What you need to do — Give again, word for word, every line in the entries below from the line with "inv_2 | 3 | 3 |" up to and including the line with "buf_4 | 8 | 9 |", and no other line.

Data provided —
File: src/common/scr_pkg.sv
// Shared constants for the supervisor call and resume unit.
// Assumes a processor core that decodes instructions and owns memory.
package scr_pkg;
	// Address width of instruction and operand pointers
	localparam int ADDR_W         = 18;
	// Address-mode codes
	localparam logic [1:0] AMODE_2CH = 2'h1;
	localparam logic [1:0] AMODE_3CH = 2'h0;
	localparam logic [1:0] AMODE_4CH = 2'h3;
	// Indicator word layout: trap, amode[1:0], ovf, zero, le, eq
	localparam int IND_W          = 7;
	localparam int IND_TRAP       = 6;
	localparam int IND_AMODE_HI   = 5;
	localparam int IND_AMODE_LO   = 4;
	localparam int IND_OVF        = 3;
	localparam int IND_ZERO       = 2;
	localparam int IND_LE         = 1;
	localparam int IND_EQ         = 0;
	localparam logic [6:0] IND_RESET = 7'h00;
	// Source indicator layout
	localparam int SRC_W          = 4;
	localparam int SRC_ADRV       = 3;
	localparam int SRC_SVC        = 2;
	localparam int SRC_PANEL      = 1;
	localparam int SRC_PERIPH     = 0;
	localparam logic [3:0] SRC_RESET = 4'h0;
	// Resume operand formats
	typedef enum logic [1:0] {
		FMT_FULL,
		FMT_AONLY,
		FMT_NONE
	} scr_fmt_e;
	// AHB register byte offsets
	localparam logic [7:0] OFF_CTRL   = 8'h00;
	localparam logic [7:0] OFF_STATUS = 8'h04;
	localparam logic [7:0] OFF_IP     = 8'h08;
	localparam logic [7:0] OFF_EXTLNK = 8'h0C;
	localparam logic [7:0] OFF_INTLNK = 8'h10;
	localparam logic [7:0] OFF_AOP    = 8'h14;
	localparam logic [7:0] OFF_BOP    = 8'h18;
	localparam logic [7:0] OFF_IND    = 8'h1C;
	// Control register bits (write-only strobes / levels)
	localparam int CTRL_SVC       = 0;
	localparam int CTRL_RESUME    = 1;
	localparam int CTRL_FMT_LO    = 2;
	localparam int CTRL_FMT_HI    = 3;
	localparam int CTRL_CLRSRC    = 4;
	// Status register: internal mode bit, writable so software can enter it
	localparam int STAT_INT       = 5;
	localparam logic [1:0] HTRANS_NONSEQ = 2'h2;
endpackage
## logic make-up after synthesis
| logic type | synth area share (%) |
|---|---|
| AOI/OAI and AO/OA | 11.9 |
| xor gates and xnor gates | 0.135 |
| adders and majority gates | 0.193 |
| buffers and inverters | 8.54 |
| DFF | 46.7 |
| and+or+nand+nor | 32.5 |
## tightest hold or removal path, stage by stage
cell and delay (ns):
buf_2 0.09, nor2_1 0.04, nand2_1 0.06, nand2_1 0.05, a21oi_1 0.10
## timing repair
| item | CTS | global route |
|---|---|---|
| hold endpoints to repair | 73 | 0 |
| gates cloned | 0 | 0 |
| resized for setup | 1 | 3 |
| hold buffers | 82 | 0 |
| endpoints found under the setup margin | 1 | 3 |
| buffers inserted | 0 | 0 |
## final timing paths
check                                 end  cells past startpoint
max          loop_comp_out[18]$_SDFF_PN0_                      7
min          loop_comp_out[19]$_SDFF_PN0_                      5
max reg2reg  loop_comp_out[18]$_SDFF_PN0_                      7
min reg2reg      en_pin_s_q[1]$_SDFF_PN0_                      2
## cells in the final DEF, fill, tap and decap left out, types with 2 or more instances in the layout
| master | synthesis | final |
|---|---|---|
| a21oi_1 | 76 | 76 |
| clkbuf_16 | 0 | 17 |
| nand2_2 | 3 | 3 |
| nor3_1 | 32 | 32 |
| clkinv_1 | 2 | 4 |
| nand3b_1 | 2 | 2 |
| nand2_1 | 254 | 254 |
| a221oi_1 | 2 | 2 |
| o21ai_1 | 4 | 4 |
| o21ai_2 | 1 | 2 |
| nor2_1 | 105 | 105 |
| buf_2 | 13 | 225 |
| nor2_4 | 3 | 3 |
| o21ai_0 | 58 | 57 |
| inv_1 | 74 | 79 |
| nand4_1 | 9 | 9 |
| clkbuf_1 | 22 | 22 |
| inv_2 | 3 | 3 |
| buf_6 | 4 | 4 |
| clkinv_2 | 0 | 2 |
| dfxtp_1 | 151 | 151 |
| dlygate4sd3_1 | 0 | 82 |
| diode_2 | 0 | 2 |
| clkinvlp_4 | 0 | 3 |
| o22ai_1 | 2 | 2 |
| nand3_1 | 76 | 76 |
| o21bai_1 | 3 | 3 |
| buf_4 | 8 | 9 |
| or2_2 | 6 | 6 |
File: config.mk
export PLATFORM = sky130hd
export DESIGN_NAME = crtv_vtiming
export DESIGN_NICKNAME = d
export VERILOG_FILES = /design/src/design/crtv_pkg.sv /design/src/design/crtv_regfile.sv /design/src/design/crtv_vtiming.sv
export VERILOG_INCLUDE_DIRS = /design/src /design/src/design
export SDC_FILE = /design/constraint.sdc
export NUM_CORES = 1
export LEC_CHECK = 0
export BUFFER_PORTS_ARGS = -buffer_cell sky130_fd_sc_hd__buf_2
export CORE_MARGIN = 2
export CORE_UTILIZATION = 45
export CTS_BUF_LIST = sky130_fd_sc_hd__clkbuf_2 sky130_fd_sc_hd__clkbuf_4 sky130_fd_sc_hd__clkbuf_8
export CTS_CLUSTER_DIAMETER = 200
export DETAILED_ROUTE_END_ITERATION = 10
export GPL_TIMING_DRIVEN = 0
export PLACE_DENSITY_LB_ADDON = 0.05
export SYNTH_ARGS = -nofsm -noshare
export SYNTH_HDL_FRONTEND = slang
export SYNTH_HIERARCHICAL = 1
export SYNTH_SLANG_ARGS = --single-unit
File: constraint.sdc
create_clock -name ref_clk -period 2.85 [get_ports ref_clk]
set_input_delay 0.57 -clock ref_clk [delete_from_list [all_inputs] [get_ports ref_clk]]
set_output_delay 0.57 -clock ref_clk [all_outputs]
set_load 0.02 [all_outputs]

Answer space —
| inv_2 | 3 | 3 |
| buf_6 | 4 | 4 |
| clkinv_2 | 0 | 2 |
| dfxtp_1 | 151 | 151 |
| dlygate4sd3_1 | 0 | 82 |
| diode_2 | 0 | 2 |
| clkinvlp_4 | 0 | 3 |
| o22ai_1 | 2 | 2 |
| nand3_1 | 76 | 76 |
| o21bai_1 | 3 | 3 |
| buf_4 | 8 | 9 |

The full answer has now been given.